Please convince yourself that an implementation of Read2
for std::fs::File
cannot have fewer copies than what the Read
trait does. The type signatures alone already tell me that, and indeed, they directly imply that any implementation of Read2
for std::fs::File
that uses standard read
calls must necessarily maintain an internal buffer. This is what std::io::BufReader
does for any implementation of Read
, but Read
does not require the use of an internal buffer and is thus more flexible.
You fundamentally misunderstand the purpose of the buffer rolling. It has to do with line oriented searching, context handling and limiting the use of heap memory. In ripgrep's implementation, there are exactly as many copies as would be done if it used your Read2
implementation. Moreover, ripgrep's implementation permits the amortization of allocation, which is critical, and it's not obvious to me how that would be done with your Read2
trait.
More generally, your Read2
trait assumes the use of an internal buffer. ripgrep's searching requires not only the use of an internal buffer, but one that can be extended dynamically based on the size of the largest line. It's not obvious to me that an implementation of Read2
would support such a use case.
Finally, that there are two implementations of ripgrep's search is a failing of mine, not of the Read
trait.
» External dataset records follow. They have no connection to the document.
`config.mk`:
```
export PLATFORM = sky130hd
export DESIGN_NAME = avalon_burst_arbiter
export DESIGN_NICKNAME = d
export VERILOG_FILES = /design/src/rtl/avalon_arb_pkg.sv /design/src/rtl/avalon_burst_arbiter_rr_pick.sv /design/src/rtl/avalon_burst_arbiter.sv
export SDC_FILE = /design/constraint.sdc
export NUM_CORES = 1
export LEC_CHECK = 0
export BUFFER_PORTS_ARGS = -buffer_cell sky130_fd_sc_hd__buf_2
export CORE_AREA = 2 2 129 131
export DETAILED_ROUTE_END_ITERATION = 16
export DIE_AREA = 0 0 131 133
export SYNTH_ARGS = -nofsm -noshare
export SYNTH_HDL_FRONTEND = slang
export SYNTH_SLANG_ARGS = --single-unit
```
`constraint.sdc`:
```
create_clock -name clk -period 2 [get_ports clk]
set_clock_uncertainty 0.2 [all_clocks]
set_input_delay 0 -clock clk [delete_from_list [all_inputs] [get_ports clk]]
set_output_delay 0 -clock clk [all_outputs]
set_load 0.05 [all_outputs]
```
File: config.mk
export PLATFORM = sky130hd
export DESIGN_NAME = ram_block
export DESIGN_NICKNAME = d
export VERILOG_FILES = /design/src/rtl/ram_block.sv
export SDC_FILE = /design/constraint.sdc
export NUM_CORES = 1
export LEC_CHECK = 0
export ABC_AREA = 1
export BUFFER_PORTS_ARGS = -buffer_cell sky130_fd_sc_hd__buf_2
export CORE_MARGIN = 3
export CORE_UTILIZATION = 40
export DETAILED_ROUTE_END_ITERATION = 16
export SLEW_MARGIN = 25
export SYNTH_ARGS = -nofsm -noshare
export SYNTH_HDL_FRONTEND = slang
export SYNTH_SLANG_ARGS = --single-unit
File: constraint.sdc
create_clock -name clk -period 1.3 [get_ports clk]
set_input_delay 0.13 -clock clk [delete_from_list [all_inputs] [get_ports clk]]
set_output_delay 0.13 -clock clk [all_outputs]
set_load 0.02 [all_outputs]
File: src/rtl/ram_block.sv
// ram_block: single-port synchronous RAM with registered read data.
//
// Depth is 2**ADDR_WIDTH words of DATA_WIDTH bits. Every rising clk edge
// performs exactly one access on addr: a write when wen=1, a read when wen=0.
// dataout is loaded on that edge, so read latency is one clock.
//
// Reset (rst, active-low, asynchronous) clears every memory word and dataout
// immediately, without waiting for clk. Accesses are ignored while rst=0.
//
// Optional feature macro: RAM_WRITE_THROUGH_EN
//   undefined (default) : a write cycle loads dataout with the old word
//                         (read-before-write).
//   defined             : a write cycle loads dataout with datain
//                         (write-through).
//
// Ports:
//   clk     in  1           clock, rising edge
//   rst     in  1           asynchronous reset, active-low
//   addr    in  ADDR_WIDTH  word address for read and write
//   datain  in  DATA_WIDTH  write data
//   wen     in  1           1 = write, 0 = read
//   dataout out DATA_WIDTH  registered read data
module ram_block #(
  parameter int DATA_WIDTH = 8,
  parameter int ADDR_WIDTH = 4
) (
  input  logic                  clk,
  input  logic                  rst,
  input  logic [ADDR_WIDTH-1:0] addr,
  input  logic [DATA_WIDTH-1:0] datain,
  input  logic                  wen,
  output logic [DATA_WIDTH-1:0] dataout
);

  localparam int DEPTH = 2 ** ADDR_WIDTH;

  // Storage is built from resettable flops because reset must clear every
  // word asynchronously; a macro RAM array could not honour that.
  logic [DATA_WIDTH-1:0] mem_r [DEPTH];
  logic [DATA_WIDTH-1:0] dout_r;
  logic [DATA_WIDTH-1:0] dout_next_s;
  logic [DATA_WIDTH-1:0] rd_word_s;

  // Combinational read of the addressed word (old contents on a write cycle).
  always_comb begin
    rd_word_s = mem_r[addr];
  end

  // Select what dataout loads on the next edge.
  always_comb begin
    dout_next_s = rd_word_s;
`ifdef RAM_WRITE_THROUGH_EN
    if (wen) begin
      dout_next_s = datain;
    end else begin
      dout_next_s = rd_word_s;
    end
`else
    dout_next_s = rd_word_s;
`endif
  end

  // Memory array: asynchronous clear, otherwise write on wen.
  always_ff @(posedge clk or negedge rst) begin
    if (!rst) begin
      for (int i = 0; i < DEPTH; i++) begin
        mem_r[i] <= {DATA_WIDTH{1'b0}};
      end
    end else if (wen) begin
      mem_r[addr] <= datain;
    end
  end

  // Output data register: the only driver of dataout.
  always_ff @(posedge clk or negedge rst) begin
    if (!rst) begin
      dout_r <= {DATA_WIDTH{1'b0}};
    end else begin
      dout_r <= dout_next_s;
    end
  end

  assign dataout = dout_r;

endmodule

==> results of run 1 <==
## timing repair
action | in CTS | in global routing
gates resized for setup | 0 | 0
hold endpoints to repair | 124 | 0
hold buffers | 1 | 0
## power by group through the flow
stage / Combinational [uW] / Sequential, uW / Clock (uW)
finish: 2140 / 5630 / 4930
global route: 2530 / 5740 / 5230
CTS: 2170 / 5620 / 5040
detailed placement: 2170 / 5680 / 0
global placement: 2110 / 5680 / 0
floorplan: 1460 / 5630 / 0
## flip-flops by register name, indices dropped and copies added, names as in the netlist
name	count
dataout	8
mem_r	128
## metal layers
layer | wire length [um] | GRT usage (%) | up-vias
li1 | - | - | 2708
met2 | 7910 | 32.9 | 94
met1 | 7710 | 27.6 | 2530
met5 | 0 | 0 | -
met3 | 607 | 4.33 | 24
met4 | 257 | 6.88 | 0
## cell type report
cell class | count | area (um2)
clock inverters | 12 | 150
flip-flops and latches | 136 | 3400
clock buffers | 20 | 457
well taps | 211 | 264
fillers | 1511 | 7650
repair buffers | 76 | 674
multi-input cells | 624 | 2540
inverters | 31 | 119
## logic make-up (layout without fill, tap and decap cells)
| group | after synthesis | after routing | synth area share, % |
|---|---|---|---|
| AND/OR/NAND/NOR | 496 | 496 | 30.2 |
| buffers and inverters | 78 | 139 | 5.32 |
| AO/OA/AOI/OAI | 128 | 128 | 10.2 |
| flip-flops | 136 | 136 | 54.2 |
## cells in the final DEF (no fill, tap or decap), types with 2 or more instances in the layout
master / netlist / layout
clkbuf_8: 0 / 2
clkinv_1: 2 / 2
nand2_1: 434 / 434
inv_1: 26 / 26
clkbuf_16: 0 / 17
inv_2: 2 / 2
nand3_1: 2 / 2
buf_4: 2 / 41
nor2_1: 50 / 50
nor3_2: 2 / 2
buf_12: 0 / 12
clkinv_2: 0 / 3
dfrtp_1: 136 / 136
nand4_1: 2 / 2
o21ai_0: 48 / 48
o21ai_1: 32 / 32
bufinv_16: 0 / 3
nor2_2: 6 / 6
a21oi_1: 48 / 48
buf_2: 25 / 21
clkinvlp_4: 0 / 6
## worst paths after layout
kind | cells after the start | slack [ps] | to | startpoint
worst max register to register | 8 | 270 | dataout[1] | mem_r[73]
worst min register to register | 2 | 480 | mem_r[116] | mem_r[116]
min in group clk | 4 | 190 | mem_r[81] | datain[1]
max in group asynchronous | 3 | 580 | mem_r[65] | rst
worst min-delay path | 2 | 190 | mem_r[49] | rst
worst max-delay path | 1 | 210 | dataout[5] | dataout[5]
## stage by stage
step	hold slack (ps)	instance area, um2	instances	setup WS (ps)
after floorplan	-166	6270	838	128
after global placement	80.3	6990	1077	26.4
after detailed placement	77.7	6990	1077	20.6
after CTS	176	7600	1110	185
after global routing	199	7600	1110	147
final	186	7600	1110	213
==> flow_summary_export.csv, run 1 <==
group,metric,value,unit
synth,async_flop_share,100,%
route,ant_nets,0,
global_route,overflow,0,
sta,tns,0,ps
setup_path,cpPeakStageDelay,370,ps
power_and_ir_drop,net-switching-power,3590,uW
synth,syn_nets,853,
die,die_x,131,um
sta,rsz0062_at_grt,"false",
synth,yosys-top-cells-count,"434 x nand2_1, 136 x dfrtp_1, 50 x nor2_1",
clock_network,clockBufferDepth,2,
layout,fin_util,49.8,%
sta,hold_viol,0,
sta,skew,13.7,ps
synth,synth-edff-count,0,
sta,fmax,920,MHz
route,first_pass_iters,5,
global_route,grtUsageTotal,20.4,%
setup_path,worstPathMaxFanout,1,
power_and_ir_drop,p_seq_share,44.3,%
clock_network,cts_made_buffers,17,
die,coreArea,15300,um2
synth,netlist_area,6270,um2
sta,min_period,1090,ps
clock_network,numClockSinks,136,
status,status,"finished, final reports clean",
sta,worst_pin_slew,406,ps
layout,area.growth.synth_to_final,21.2,%
global_route,grt_pass1_vias,5200,
route,drtIter0Drc,463,
power_and_ir_drop,combPwrFrac,16.9,%
power_and_ir_drop,sw_frac_of_total,28.3,%
synth,ys_seq_area_share,54.2,%
power_and_ir_drop,internal_power,9120,uW
die,rows,45,
hold_path,hp-class,"input pin to asynchronous set/reset pin",
synth,synth.most_common_cell,"nand2_1",
setup_path,startpoint_type,"register",
route,vias,5356,
layout,drive_gt1_share,13.0,%
clock_network,clk_latency,430,ps
flow_run,drv_cap,0,
setup_path,cp_cell_sequence,"buf_2",
synth,synth.area.top_cells,"dfrtp_1 54%, nand2_1 26%, a21oi_1 3.8%",
clock_network,cts_tree,"built",
sta,fin_crit_sh,83.6,%
synth,yosys_warnings,0,
sta,slew_headroom,72.9,%
synth,syn_avg_cell_area,7.49,um2
setup_path,cp_top_family,"flip-flops",
clock_network,clock-root-buffer,"clkbuf_16",
route,wirelength,16.5,mm
placed_design,numPortBuffers,22,
clock_network,path_clk_slew,60,ps
placed_design,globalplace.congestion,0.822,
synth,yosys.area.top_type,"dfrtp_1",
sta,finalSetupViolCount,0,
synth,netlist.area_leader.share,54.2,%
die,initial_core_util,41.1,%
die,die_y,131,um
die,ios,23,
power_and_ir_drop,p_leak,0.00394,uW
clock_network,post-cts-setup-buffer-count,0,
setup_path,cpMaxStageDelayCell,"dfrtp_1",
setup_path,cp.buffers_inverters,1,
synth,synth_cells,838,
route,drcViolationCount,0,
power_and_ir_drop,ir_worst_vdd,1.06,mV
power_and_ir_drop,finalPower,12700,uW
setup_path,path_class,"register to primary output",
clock_network,cts_max_level,4,
placed_design,dp_hpwl,10.8,mm
setup_path,arrival,960,ps
synth,synthFlopType,"dfrtp_1",
synth,ys_types,18,
power_and_ir_drop,powerDensity,1670,nW/um2
sta,finalMaxSlewViolations,0,
die,die_area,17200,um2
power_and_ir_drop,clock_power_share,38.8,%
route,wire_per_inst,14.9,um
global_route,grt_max_degree,40,
global_route,grt_antenna_before_repair,0,
setup_path,required,1170,ps
global_route,grt_first_pass_wirelength,27.7,mm
layout,final_net_count,901,
layout,n_antenna_cell,0,
synth,yosys_register_bits,136,
setup_path,crit_path_end_kind,"primary output",
route,vias_per_cell,4.83,
Note: power is estimated with default switching activity, not from simulation.
==> run 2, diff against run 1 <==
- ABC_AREA: 1 -> 0
- clock period: 1.3 -> 1 ns (I/O delays scaled with it)
==> run 2 against run 1 <==
The run now ends with negative setup slack left. Non-clock buffer count fell by 1. Synthesized area is 1.6% lower. Sequential share of layout area fell by 1.8 points. Utilization up 3.6 points. Critical path type is now register to register. Critical endpoint is now dataout[6]. Largest power group unchanged.
==> flow_summary_export.csv, run 2 <==
group,metric,value,unit
setup_path,cp_cell_sequence,"mux4_2 -> a22oi_2 -> nand2_1",
synth,async_flop_share,100,%
sta,rsz0062_at_grt,"true",
layout,final_common_cell,"dfrtp_1",
route,ant_nets,0,
synth,ys_types,25,
synth,yosys.area.top_type,"dfrtp_1",
route,drtIter0Drc,231,
synth,synth.most_common_cell,"dfrtp_1",
status,violations,"negative setup slack",
sta,worst_pin_slew,899,ps
synth,syn_avg_cell_area,16.6,um2
setup_path,cp.buffers_inverters,0,
sta,finalSetupViolCount,19,
setup_path,cp-startpoint,"mem_r[102]",
clock_network,cts_made_buffers,17,
die,die_area,17000,um2
placed_design,dp_hpwl,9.63,mm
route,wirelength,14.1,mm
route,first_pass_iters,4,
sta,tns,-2550,ps
synth,ys_seq_area_share,55.1,%
setup_path,reg2regPathDepth,3,
clock_network,cts_max_level,4,
die,initial_core_util,41.7,%
sta,hold_viol,0,
placed_design,placed_area,7080,um2
clock_network,clockBufferDepth,2,
die,coreArea,14800,um2
global_route,overflow,0,
die,rows,44,
clock_network,path_clk_slew,60,ps
global_route,grt_pass1_vias,3936,
layout,regMostFlops,"mem_r",
synth,synth_cells,373,
setup_path,ff2ff_setup_slack,-320,ps
synth,syn_nets,388,
power_and_ir_drop,ir_worst_vdd,1.34,mV
setup_path,cpPeakStageDelay,480,ps
layout,largest_reg_flops,128,
clock_network,clock-root-buffer,"clkbuf_16",
synth,netlist.area_leader.share,55.1,%
flow_run,drv_cap,0,
sta,slew_headroom,39.9,%
synth,yosys-top-cells-count,"136 x dfrtp_1, 120 x mux2_2, 32 x mux4_2",
power_and_ir_drop,powerDensity,2180,nW/um2
setup_path,arrival,1610,ps
setup_path,cp.depth,3,
global_route,grtUsageTotal,18.7,%
setup_path,r2r-start,"mem_r[102]",
setup_path,path_class,"register to register",
synth,synth-edff-count,0,
setup_path,critPathCapture,"dataout[6]",
clock_network,clk_latency,420,ps
synth,synth.area.top_cells,"dfrtp_1 55%, mux2_2 22%, mux4_2 12%",
die,die_y,130,um
placed_design,globalplace.congestion,0.743,
synth,yosys_warnings,0,
setup_path,worstPathMaxFanout,2,
hold_path,hp-class,"input pin to asynchronous set/reset pin",
die,die_x,130,um
setup_path,required,1300,ps
sta,skew,4.36,ps
layout,final_net_count,458,
setup_path,cpMaxStageDelayCell,"mux4_2",
die,ios,23,
clock_network,numClockSinks,136,
layout,final_cell_mix,"136 x dfrtp_1, 85 x mux2_2, 43 x mux2_4",
layout,fin_area,7920,um2
synth,synthFlopType,"dfrtp_1",
clock_network,cts_tree,"built",
setup_path,cp_top_family,"multiplexers",
global_route,grt_first_pass_wirelength,23.3,mm
synth,netlist_area,6170,um2
sta,fin_crit_sh,132,%
route,wire_per_inst,22.0,um
setup_path,startpoint_type,"register",
sta,finalMaxSlewViolations,0,
setup_path,worstReg2RegEnd,"dataout[6]",
global_route,grt_max_degree,31,
setup_path,crit_path_end_kind,"register",
status,status,"complete, but fails checks",
route,drcViolationCount,0,
placed_design,dp_slack,-630,ps
layout,fin_util,53.5,%
layout,area.growth.synth_to_final,28.3,%
route,vias,3492,
route,vias_per_cell,5.45,
power_and_ir_drop,p_leak,0.00345,uW
sta,setup_ws,-318,ps
global_route,grt_antenna_before_repair,1,
sta,min_period,1320,ps
layout,drive_gt1_share,64.7,%
synth,yosys_register_bits,136,
sta,fmax,759,MHz
placed_design,numPortBuffers,22,
[run 2: cell types whose count changed in the layout (fill, tap and decap cells not counted), moves of 32 or more]
cell	delta
nor2_1	-49
a21oi_1	-48
mux2_2	+85
mux4_2	+32
o21ai_1	-32
nand2_1	-426
o21ai_0	-48
mux2_4	+43
`src/rtl/vga_timing.sv`:
```
// vga_timing: 640x480@60 raster timing for the DE2-115 VGA DAC.
// Publishes the current pixel coordinate to the pixel generator, takes its
// colour back PIPE_LAT cycles later, and drives sync, blank and colour from
// one output register so all DAC pins change on the same edge.
module vga_timing #(
    parameter int H_ACTIVE = 640,
    parameter int H_FP     = 16,
    parameter int H_SYNC   = 96,
    parameter int H_BP     = 48,
    parameter int V_ACTIVE = 480,
    parameter int V_FP     = 10,
    parameter int V_SYNC   = 2,
    parameter int V_BP     = 33,
    parameter int PIPE_LAT = 2
) (
    input  logic        i_clk,
    input  logic        i_rst,
    output logic [9:0]  o_x,
    output logic [9:0]  o_y,
    output logic        o_de,
    output logic        o_line_start,
    output logic        o_frame_start,
    output logic [15:0] o_frame_cnt,
    input  logic [7:0]  i_r,
    input  logic [7:0]  i_g,
    input  logic [7:0]  i_b,
    output logic        vga_hsync,
    output logic        vga_vsync,
    output logic        vga_blank_n,
    output logic        vga_sync_n,
    output logic [7:0]  vga_r,
    output logic [7:0]  vga_g,
    output logic [7:0]  vga_b
);

    localparam int H_TOTAL = H_ACTIVE + H_FP + H_SYNC + H_BP;
    localparam int V_TOTAL = V_ACTIVE + V_FP + V_SYNC + V_BP;

    // Counter-width copies of the raster boundaries
    localparam logic [9:0] H_LAST   = 10'(H_TOTAL - 1);
    localparam logic [9:0] V_LAST   = 10'(V_TOTAL - 1);
    localparam logic [9:0] H_ACT    = 10'(H_ACTIVE);
    localparam logic [9:0] V_ACT    = 10'(V_ACTIVE);
    localparam logic [9:0] HS_BEGIN = 10'(H_ACTIVE + H_FP);
    localparam logic [9:0] HS_END   = 10'(H_ACTIVE + H_FP + H_SYNC);
    localparam logic [9:0] VS_BEGIN = 10'(V_ACTIVE + V_FP);
    localparam logic [9:0] VS_END   = 10'(V_ACTIVE + V_FP + V_SYNC);

    // Delay-line entry layout: {hsync, vsync, de}; idle means syncs high, blanked
    localparam logic [2:0] DLY_IDLE = 3'b110;

    logic [9:0]  h_q, h_d;
    logic [9:0]  v_q, v_d;
    logic [15:0] fcnt_q, fcnt_d;
    logic        h_wrap;
    logic        frame_end;

    logic        hsync_raw;
    logic        vsync_raw;
    logic        de_raw;
    logic [2:0]  dly_in;
    logic [2:0]  dly_out;

    logic        hsync_q;
    logic        vsync_q;
    logic        blank_n_q;
    logic [7:0]  r_q, g_q, b_q;

    assign h_wrap    = (h_q == H_LAST);
    assign frame_end = h_wrap && (v_q == V_LAST);

    // Next-state for the raster counters and the completed-frame counter
    always_comb begin
        h_d    = h_wrap ? 10'd0 : h_q + 10'd1;
        v_d    = v_q;
        fcnt_d = fcnt_q;
        if (h_wrap) begin
            v_d = (v_q == V_LAST) ? 10'd0 : v_q + 10'd1;
        end
        if (frame_end) begin
            fcnt_d = fcnt_q + 16'd1;
        end
    end

    // Raster counters; reset parks the beam at the top-left pixel
    always_ff @(posedge i_clk) begin
        if (i_rst) begin
            h_q    <= 10'd0;
            v_q    <= 10'd0;
            fcnt_q <= 16'd0;
        end else begin
            h_q    <= h_d;
            v_q    <= v_d;
            fcnt_q <= fcnt_d;
        end
    end

    // Stage 0: coordinate and strobes are pure decode of the counters
    assign o_x           = h_q;
    assign o_y           = v_q;
    assign de_raw        = (h_q < H_ACT) && (v_q < V_ACT);
    assign o_de          = de_raw;
    assign o_line_start  = (h_q == 10'd0);
    assign o_frame_start = (h_q == 10'd0) && (v_q == 10'd0);
    assign o_frame_cnt   = fcnt_q;

    assign hsync_raw = !((h_q >= HS_BEGIN) && (h_q < HS_END));
    assign vsync_raw = !((v_q >= VS_BEGIN) && (v_q < VS_END));
    assign dly_in    = {hsync_raw, vsync_raw, de_raw};

    // Delay timing flags so they line up with the generator's returning colour
    generate
        if (PIPE_LAT == 0) begin : g_no_dly
            assign dly_out = dly_in;
        end else begin : g_dly
            logic [2:0] dly_q [PIPE_LAT];

            // Shift register; reset flushes stale timing out of the line
            always_ff @(posedge i_clk) begin
                if (i_rst) begin
                    for (int i = 0; i < PIPE_LAT; i++) begin
                        dly_q[i] <= DLY_IDLE;
                    end
                end else begin
                    dly_q[0] <= dly_in;
                    for (int i = 1; i < PIPE_LAT; i++) begin
                        dly_q[i] <= dly_q[i-1];
                    end
                end
            end

            assign dly_out = dly_q[PIPE_LAT-1];
        end
    endgenerate

    // Output stage: all DAC pins from one register; colour zeroed while blanked
    always_ff @(posedge i_clk) begin
        if (i_rst) begin
            hsync_q   <= 1'b1;
            vsync_q   <= 1'b1;
            blank_n_q <= 1'b0;
            r_q       <= 8'd0;
            g_q       <= 8'd0;
            b_q       <= 8'd0;
        end else begin
            hsync_q   <= dly_out[2];
            vsync_q   <= dly_out[1];
            blank_n_q <= dly_out[0];
            r_q       <= dly_out[0] ? i_r : 8'd0;
            g_q       <= dly_out[0] ? i_g : 8'd0;
            b_q       <= dly_out[0] ? i_b : 8'd0;
        end
    end

    assign vga_hsync   = hsync_q;
    assign vga_vsync   = vsync_q;
    assign vga_blank_n = blank_n_q;
    assign vga_sync_n  = 1'b0;
    assign vga_r       = r_q;
    assign vga_g       = g_q;
    assign vga_b       = b_q;

endmodule

```
## config.mk

```make
export PLATFORM = sky130hd
export DESIGN_NAME = arc4_encrypt
export DESIGN_NICKNAME = d
export VERILOG_FILES = /design/src/rtl/arc4_pkg.sv /design/src/rtl/arc4_s_mem.sv /design/src/rtl/arc4_encrypt.sv
export SDC_FILE = /design/constraint.sdc
export NUM_CORES = 2
export LEC_CHECK = 0
export BUFFER_PORTS_ARGS = -buffer_cell sky130_fd_sc_hd__buf_2
export CAP_MARGIN = 20
export CORE_MARGIN = 8
export CORE_UTILIZATION = 60
export CTS_CLUSTER_DIAMETER = 150
export DETAILED_ROUTE_END_ITERATION = 8
export PLACE_DENSITY = 0.74
export SYNTH_ARGS = -nofsm -noshare
export SYNTH_HDL_FRONTEND = slang
export SYNTH_SLANG_ARGS = --single-unit
```

## constraint.sdc

```tcl
create_clock -name clk -period 15.95 [get_ports clk]
set_clock_uncertainty 0.05 [all_clocks]
set_input_delay 1.595 -clock clk [delete_from_list [all_inputs] [get_ports clk]]
set_output_delay 1.595 -clock clk [all_outputs]
set_load 0.01 [all_outputs]
```
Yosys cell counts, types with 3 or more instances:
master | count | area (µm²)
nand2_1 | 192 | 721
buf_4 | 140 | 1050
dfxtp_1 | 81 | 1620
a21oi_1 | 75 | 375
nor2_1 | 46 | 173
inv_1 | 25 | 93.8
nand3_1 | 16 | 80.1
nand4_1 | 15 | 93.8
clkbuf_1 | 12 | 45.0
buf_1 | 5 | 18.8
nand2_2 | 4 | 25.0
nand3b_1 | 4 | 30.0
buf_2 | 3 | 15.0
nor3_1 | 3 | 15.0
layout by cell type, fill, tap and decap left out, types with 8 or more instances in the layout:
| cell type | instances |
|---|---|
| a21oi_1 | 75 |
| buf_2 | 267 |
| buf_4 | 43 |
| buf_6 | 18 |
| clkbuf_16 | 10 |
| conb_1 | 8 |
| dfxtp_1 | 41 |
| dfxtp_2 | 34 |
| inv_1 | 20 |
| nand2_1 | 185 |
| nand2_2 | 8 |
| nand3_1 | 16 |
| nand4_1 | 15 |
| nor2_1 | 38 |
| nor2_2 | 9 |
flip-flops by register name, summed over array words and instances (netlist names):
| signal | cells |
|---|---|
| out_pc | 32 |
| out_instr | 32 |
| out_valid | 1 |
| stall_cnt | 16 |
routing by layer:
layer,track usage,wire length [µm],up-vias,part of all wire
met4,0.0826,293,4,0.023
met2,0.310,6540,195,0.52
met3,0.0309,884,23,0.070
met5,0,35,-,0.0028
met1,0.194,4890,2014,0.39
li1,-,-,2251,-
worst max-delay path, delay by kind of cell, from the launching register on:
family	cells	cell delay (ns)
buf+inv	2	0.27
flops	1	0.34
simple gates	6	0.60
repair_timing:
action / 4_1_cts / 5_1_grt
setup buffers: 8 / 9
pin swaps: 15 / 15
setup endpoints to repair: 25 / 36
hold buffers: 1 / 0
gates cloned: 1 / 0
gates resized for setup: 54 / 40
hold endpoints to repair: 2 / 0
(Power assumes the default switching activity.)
The implementations have been unified in my dev branch as part of factoring more of ripgrep's internals out into libraries, and I didn't need Read2
to do it. Moreover, in my dev branch, the library supports an important new feature: the ability to limit or control the amount of heap allocation being done. If I used Read2
, then I don't see how that could be implemented using the interface you've provided. It can be done with the Read
trait however because the Read
trait makes far fewer assumptions than Read2
.
This is once again false. I explained why above. This is why I suggested that we stopped communicating, because it isn't productive. The regex engine itself requires UTF-8, so regardless of what an implementation of Read2
yields---whether its u16
or otherwise---some explicit transcoding step is required.